## INSTRUCTIONS TO FOLLOW
Filter these entries, keeping only lines that hold the word "control".

## AVAILABLE DATA

- - - - -

**src/hw/sas_params.svh**
```systemverilog
`ifndef SAS_PARAMS_SVH
`define SAS_PARAMS_SVH
// ****************************************
// register indices
// ****************************************
`define SAS_ADDR_CON1 4'h0
`define SAS_ADDR_CON2 4'h1
`define SAS_ADDR_CON4 4'h2
`define SAS_ADDR_STAT 4'h3
`define SAS_ADDR_MASK 4'h4
`define SAS_ADDR_CHS0 4'h5
`define SAS_ADDR_RES 4'h6
// ****************************************
// control one fields
// ****************************************
`define SAS_C1_ON 15
`define SAS_C1_DMAORD 12
`define SAS_C1_RES12 10
`define SAS_C1_FORM_LO 8
`define SAS_C1_TRIG_LO 5
`define SAS_C1_PAR 3
`define SAS_C1_AUTO 2
`define SAS_C1_ACQ 1
`define SAS_C1_DONE 0
`define SAS_C1_WMASK 16'h97EC
// ****************************************
// control two fields
// ****************************************
`define SAS_C2_CHPS_LO 8
`define SAS_C2_SMPI_LO 2
`define SAS_C2_WMASK 16'hE73F
// ****************************************
// codes and timing
// ****************************************
`define SAS_TRIG_SW 3'h0
`define SAS_TRIG_TMR_A 3'h2
`define SAS_TRIG_TMR_B 3'h4
`define SAS_TRIG_AUTO 3'h7
`define SAS_FORM_SFRAC 2'h3
`define SAS_FORM_UFRAC 2'h2
`define SAS_FORM_SINT 2'h1
`define SAS_NUM_INPUTS 13
`define SAS_LAST_INPUT 4'hC
`define SAS_SAMPLE_NS 200
`define SAS_CLK_NS 20
`define SAS_SAMPLE_CYC ((`SAS_SAMPLE_NS + `SAS_CLK_NS - 1) / `SAS_CLK_NS)
`define SAS_CONV10_CYC 5'hC
`define SAS_CONV12_CYC 5'hE
`define SAS_IRQ_DONE 0
`endif

```
**src/hw/sas_pkg.sv**
```systemverilog
package sas_pkg;
   typedef enum logic [1:0] {
      SAS_IDLE = 2'b00,
      SAS_SAMPLE = 2'b01,
      SAS_CONVERT = 2'b10
   } sas_state_type;
   typedef struct packed {
      logic valid;
      logic [10:0] addr;
      logic [15:0] data;
   } sas_dma_type;
   typedef struct packed {
      logic wr;
      logic rd;
      logic [3:0] addr;
      logic [15:0] wdata;
   } sas_bus_type;
endpackage

```
**src/hw/sas_result_mem.sv**
```systemverilog
`timescale 1ns/1ps
// ****************************************
// standalone result store, registered read
// ****************************************
module sas_result_mem (
   input wire logic core_clk_in,
   input wire logic wr_in,
   input wire logic [3:0] waddr_in,
   input wire logic [15:0] wdata_in,
   input wire logic [3:0] raddr_in,
   output logic [15:0] rdata_out
);
   logic [15:0] mem [0:15];
   always_ff @(posedge core_clk_in) begin
      if (wr_in) begin
         mem[waddr_in] <= wdata_in;
      end
   end
   always_ff @(posedge core_clk_in) begin
      rdata_out <= mem[raddr_in];
   end
endmodule

```
**src/hw/sas_sequencer.sv**
```systemverilog
`timescale 1ns/1ps
`include "sas_params.svh"
module sas_sequencer (
   input wire logic core_clk_in,
   input wire logic rst_in,
   input wire logic [3:0] addr_in,
   input wire logic [15:0] wdata_in,
   input wire logic wr_in,
   input wire logic rd_in,
   input wire logic timer_a_event_in,
   input wire logic timer_b_event_in,
   input wire logic [11:0] analog_result_in,
   input wire logic dma_ack_in,
   output logic [15:0] rdata_out,
   output logic irq_out,
   output logic sample_out,
   output logic [3:0] hold_enable_out,
   output logic [3:0] input_select_out,
   output logic convert_out,
   output sas_pkg::sas_dma_type dma_out
);
   // ****************************************
   // registers
   // ****************************************
   logic [15:0] con1;
   logic [15:0] con2;
   logic [2:0] dma_buf_len;
   logic [4:0] input_sel;
   logic irq_status;
   logic irq_mask;
   sas_pkg::sas_state_type state;
   logic [4:0] timer;
   logic [1:0] chan;
   logic [3:0] op_count;
   logic [3:0] buf_ptr;
   logic [6:0] per_input_ptr [0:3];
   logic rd_q;
   logic [3:0] rd_addr_q;
   logic [15:0] mem_rdata;
   logic mem_wr;
   logic [15:0] formatted;
   logic conv_end;
   logic conv_start;
   logic last_chan;
   logic trigger;
   logic [1:0] chans;
   logic [3:0] cur_input;
   logic next_acq;
   logic sw_acq_set;
   logic sw_acq_clr;
   logic wr_c1;

   wire logic res12 = con1[`SAS_C1_RES12];
   wire logic [2:0] trig_sel = con1[`SAS_C1_TRIG_LO +: 3];
   wire logic [1:0] form_sel = con1[`SAS_C1_FORM_LO +: 2];
   wire logic [3:0] smpi = con2[`SAS_C2_SMPI_LO +: 4];
   wire logic conv_on = con1[`SAS_C1_ON];
   // parallel hold unavailable in 12-bit
   wire logic par_hold = con1[`SAS_C1_PAR] & ~res12;

   // ****************************************
   // helpers
   // ****************************************
   function automatic logic [15:0] fmt(input logic [11:0] raw,
         input logic [1:0] form, input logic r12);
      logic [15:0] v;
      v = 16'h0000;
      if (r12) begin
         case (form)
            `SAS_FORM_SFRAC: v = {~raw[11], raw[10:0], 4'h0};
            `SAS_FORM_UFRAC: v = {raw, 4'h0};
            `SAS_FORM_SINT: v = {{5{~raw[11]}}, raw[10:0]};
            default: v = {4'h0, raw};
         endcase
      end else begin
         case (form)
            `SAS_FORM_SFRAC: v = {~raw[9], raw[8:0], 6'h00};
            `SAS_FORM_UFRAC: v = {raw[9:0], 6'h00};
            `SAS_FORM_SINT: v = {{7{~raw[9]}}, raw[8:0]};
            default: v = {6'h00, raw[9:0]};
         endcase
      end
      return v;
   endfunction

   function automatic logic [1:0] chan_count(input logic [1:0] chps,
         input logic r12);
      logic [1:0] n;
      n = 2'h0;
      if (!r12) begin
         if (chps[1]) begin
            n = 2'h3;
         end else if (chps[0]) begin
            n = 2'h1;
         end
      end
      return n;
   endfunction

   // ****************************************
   // decode
   // ****************************************
   always_comb begin
      chans = chan_count(con2[`SAS_C2_CHPS_LO +: 2], res12);
      last_chan = (chan == chans) | par_hold;
      cur_input = (chan == 2'h0) ?
         ((input_sel[3:0] > `SAS_LAST_INPUT) ? `SAS_LAST_INPUT
          : input_sel[3:0]) : {2'h0, chan};
      case (trig_sel)
         `SAS_TRIG_AUTO: trigger = (timer == 5'h00);
         `SAS_TRIG_TMR_B: trigger = timer_b_event_in;
         `SAS_TRIG_TMR_A: trigger = timer_a_event_in;
         default: trigger = 1'b0;
      endcase
      wr_c1 = wr_in && (addr_in == `SAS_ADDR_CON1);
      sw_acq_set = wr_c1 && wdata_in[`SAS_C1_ACQ] &&
         !con1[`SAS_C1_AUTO];
      sw_acq_clr = wr_c1 && !wdata_in[`SAS_C1_ACQ] &&
         (trig_sel == `SAS_TRIG_SW);
      conv_start = (state == sas_pkg::SAS_SAMPLE) &&
         (sw_acq_clr || ((trig_sel != `SAS_TRIG_SW) && trigger));
      conv_end = (state == sas_pkg::SAS_CONVERT) && (timer == 5'h00);
      formatted = fmt(analog_result_in, form_sel, res12);
      mem_wr = conv_end;
   end

   // ****************************************
   // sequencer
   // ****************************************
   always_ff @(posedge core_clk_in) begin
      if (rst_in || !conv_on) begin
         state <= sas_pkg::SAS_IDLE;
         timer <= 5'h00;
         chan <= 2'h0;
      end else begin
         case (state)
            sas_pkg::SAS_IDLE: begin
               if (con1[`SAS_C1_AUTO] || sw_acq_set) begin
                  state <= sas_pkg::SAS_SAMPLE;
                  timer <= 5'(`SAS_SAMPLE_CYC);
               end
            end
            sas_pkg::SAS_SAMPLE: begin
               if (timer != 5'h00) begin
                  timer <= timer - 5'h01;
               end
               if (conv_start) begin
                  state <= sas_pkg::SAS_CONVERT;
                  timer <= res12 ? `SAS_CONV12_CYC : `SAS_CONV10_CYC;
               end
            end
            sas_pkg::SAS_CONVERT: begin
               if (timer != 5'h00) begin
                  timer <= timer - 5'h01;
               end else if (!last_chan) begin
                  // sequential channels convert one after another
                  chan <= chan + 2'h1;
                  timer <= res12 ? `SAS_CONV12_CYC : `SAS_CONV10_CYC;
               end else begin
                  chan <= 2'h0;
                  if (con1[`SAS_C1_AUTO]) begin
                     state <= sas_pkg::SAS_SAMPLE;
                     timer <= 5'(`SAS_SAMPLE_CYC);
                  end else begin
                     state <= sas_pkg::SAS_IDLE;
                  end
               end
            end
            default: state <= sas_pkg::SAS_IDLE;
         endcase
      end
   end

   // ****************************************
   // control registers
   // ****************************************
   always_comb begin
      next_acq = con1[`SAS_C1_ACQ];
      if (sw_acq_set || (conv_end && last_chan && con1[`SAS_C1_AUTO]))
      begin
         next_acq = 1'b1;
      end
      if (conv_start) begin
         next_acq = 1'b0;
      end
      if (!conv_on) begin
         next_acq = 1'b0;
      end
   end

   always_ff @(posedge core_clk_in) begin
      if (rst_in) begin
         con1 <= 16'h0000;
      end else begin
         if (wr_c1) begin
            con1 <= (wdata_in & `SAS_C1_WMASK) |
               (con1 & ~`SAS_C1_WMASK & 16'h0001);
            // software may only clear done
            con1[`SAS_C1_DONE] <= con1[`SAS_C1_DONE] &
               wdata_in[`SAS_C1_DONE];
         end
         con1[`SAS_C1_ACQ] <= next_acq;
         if (conv_start) begin
            con1[`SAS_C1_DONE] <= 1'b0;
         end
         if (conv_end && last_chan) begin
            con1[`SAS_C1_DONE] <= 1'b1;
         end
      end
   end

   always_ff @(posedge core_clk_in) begin
      if (rst_in) begin
         con2 <= 16'h0000;
         dma_buf_len <= 3'h0;
         input_sel <= 5'h00;
         irq_mask <= 1'b0;
      end else if (wr_in) begin
         case (addr_in)
            `SAS_ADDR_CON2: con2 <= wdata_in & `SAS_C2_WMASK;
            `SAS_ADDR_CON4: dma_buf_len <= wdata_in[2:0];
            `SAS_ADDR_CHS0: input_sel <= wdata_in[4:0];
            `SAS_ADDR_MASK: irq_mask <= wdata_in[`SAS_IRQ_DONE];
            default: ;
         endcase
      end
   end

   // ****************************************
   // sequence counting, flag, dma
   // ****************************************
   wire logic seq_done = conv_end && last_chan;
   wire logic count_hit = seq_done && (op_count == smpi);

   always_ff @(posedge core_clk_in) begin
      if (rst_in || !conv_on) begin
         op_count <= 4'h0;
      end else if (seq_done) begin
         op_count <= count_hit ? 4'h0 : op_count + 4'h1;
      end
   end

   always_ff @(posedge core_clk_in) begin
      if (rst_in) begin
         irq_status <= 1'b0;
      end else if (count_hit) begin
         irq_status <= 1'b1;
      end else if (wr_in && addr_in == `SAS_ADDR_STAT &&
            wdata_in[`SAS_IRQ_DONE]) begin
         irq_status <= 1'b0;
      end
   end

   always_ff @(posedge core_clk_in) begin
      if (rst_in || !conv_on) begin
         buf_ptr <= 4'h0;
         for (int i = 0; i < 4; i++) begin
            per_input_ptr[i] <= 7'h00;
         end
      end else if (mem_wr) begin
         buf_ptr <= buf_ptr + 4'h1;
         per_input_ptr[chan] <= (per_input_ptr[chan] + 7'h01) &
            7'((8'h01 << dma_buf_len) - 8'h01);
      end
   end

   always_ff @(posedge core_clk_in) begin
      if (rst_in) begin
         dma_out <= '0;
      end else if (mem_wr) begin
         dma_out.valid <= count_hit;
         dma_out.data <= formatted;
         if (con1[`SAS_C1_DMAORD]) begin
            dma_out.addr <= {7'h00, buf_ptr};
         end else begin
            dma_out.addr <= 11'(({7'h00, cur_input} << dma_buf_len) +
               {4'h0, per_input_ptr[chan]});
         end
      end else if (dma_ack_in) begin
         dma_out.valid <= 1'b0;
      end
   end

   sas_result_mem u_mem (
      .core_clk_in(core_clk_in),
      .wr_in(mem_wr),
      .waddr_in(buf_ptr),
      .wdata_in(formatted),
      .raddr_in(addr_in),
      .rdata_out(mem_rdata)
   );

   // ****************************************
   // outputs and read port
   // ****************************************
   always_ff @(posedge core_clk_in) begin
      if (rst_in) begin
         irq_out <= 1'b0;
         sample_out <= 1'b0;
         hold_enable_out <= 4'h0;
         input_select_out <= 4'h0;
         convert_out <= 1'b0;
      end else begin
         irq_out <= irq_status & irq_mask;
         sample_out <= (state == sas_pkg::SAS_SAMPLE);
         hold_enable_out <= par_hold ?
            4'(({1'b0, chans} + 3'h1 == 3'h4) ? 4'hF : 4'h3) :
            4'(4'h1 << chan);
         input_select_out <= cur_input;
         convert_out <= (state == sas_pkg::SAS_CONVERT);
      end
   end

   always_ff @(posedge core_clk_in) begin
      if (rst_in) begin
         rd_q <= 1'b0;
         rd_addr_q <= 4'h0;
      end else begin
         rd_q <= rd_in;
         rd_addr_q <= addr_in;
      end
   end

   always_comb begin
      case (rd_addr_q)
         `SAS_ADDR_CON1: rdata_out = {con1[15:4], par_hold,
            con1[2:0]};
         `SAS_ADDR_CON2: rdata_out = res12 ?
            (con2 & 16'hFCFF) : con2;
         `SAS_ADDR_CON4: rdata_out = {13'h0000, dma_buf_len};
         `SAS_ADDR_STAT: rdata_out = {15'h0000, irq_status};
         `SAS_ADDR_MASK: rdata_out = {15'h0000, irq_mask};
         `SAS_ADDR_CHS0: rdata_out = {11'h000, input_sel};
         default: rdata_out = mem_rdata;
      endcase
      if (!rd_q) begin
         rdata_out = 16'h0000;
      end
   end
endmodule

```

- - - - -

## TASK SOLUTION
// control one fields
// control two fields
   // control registers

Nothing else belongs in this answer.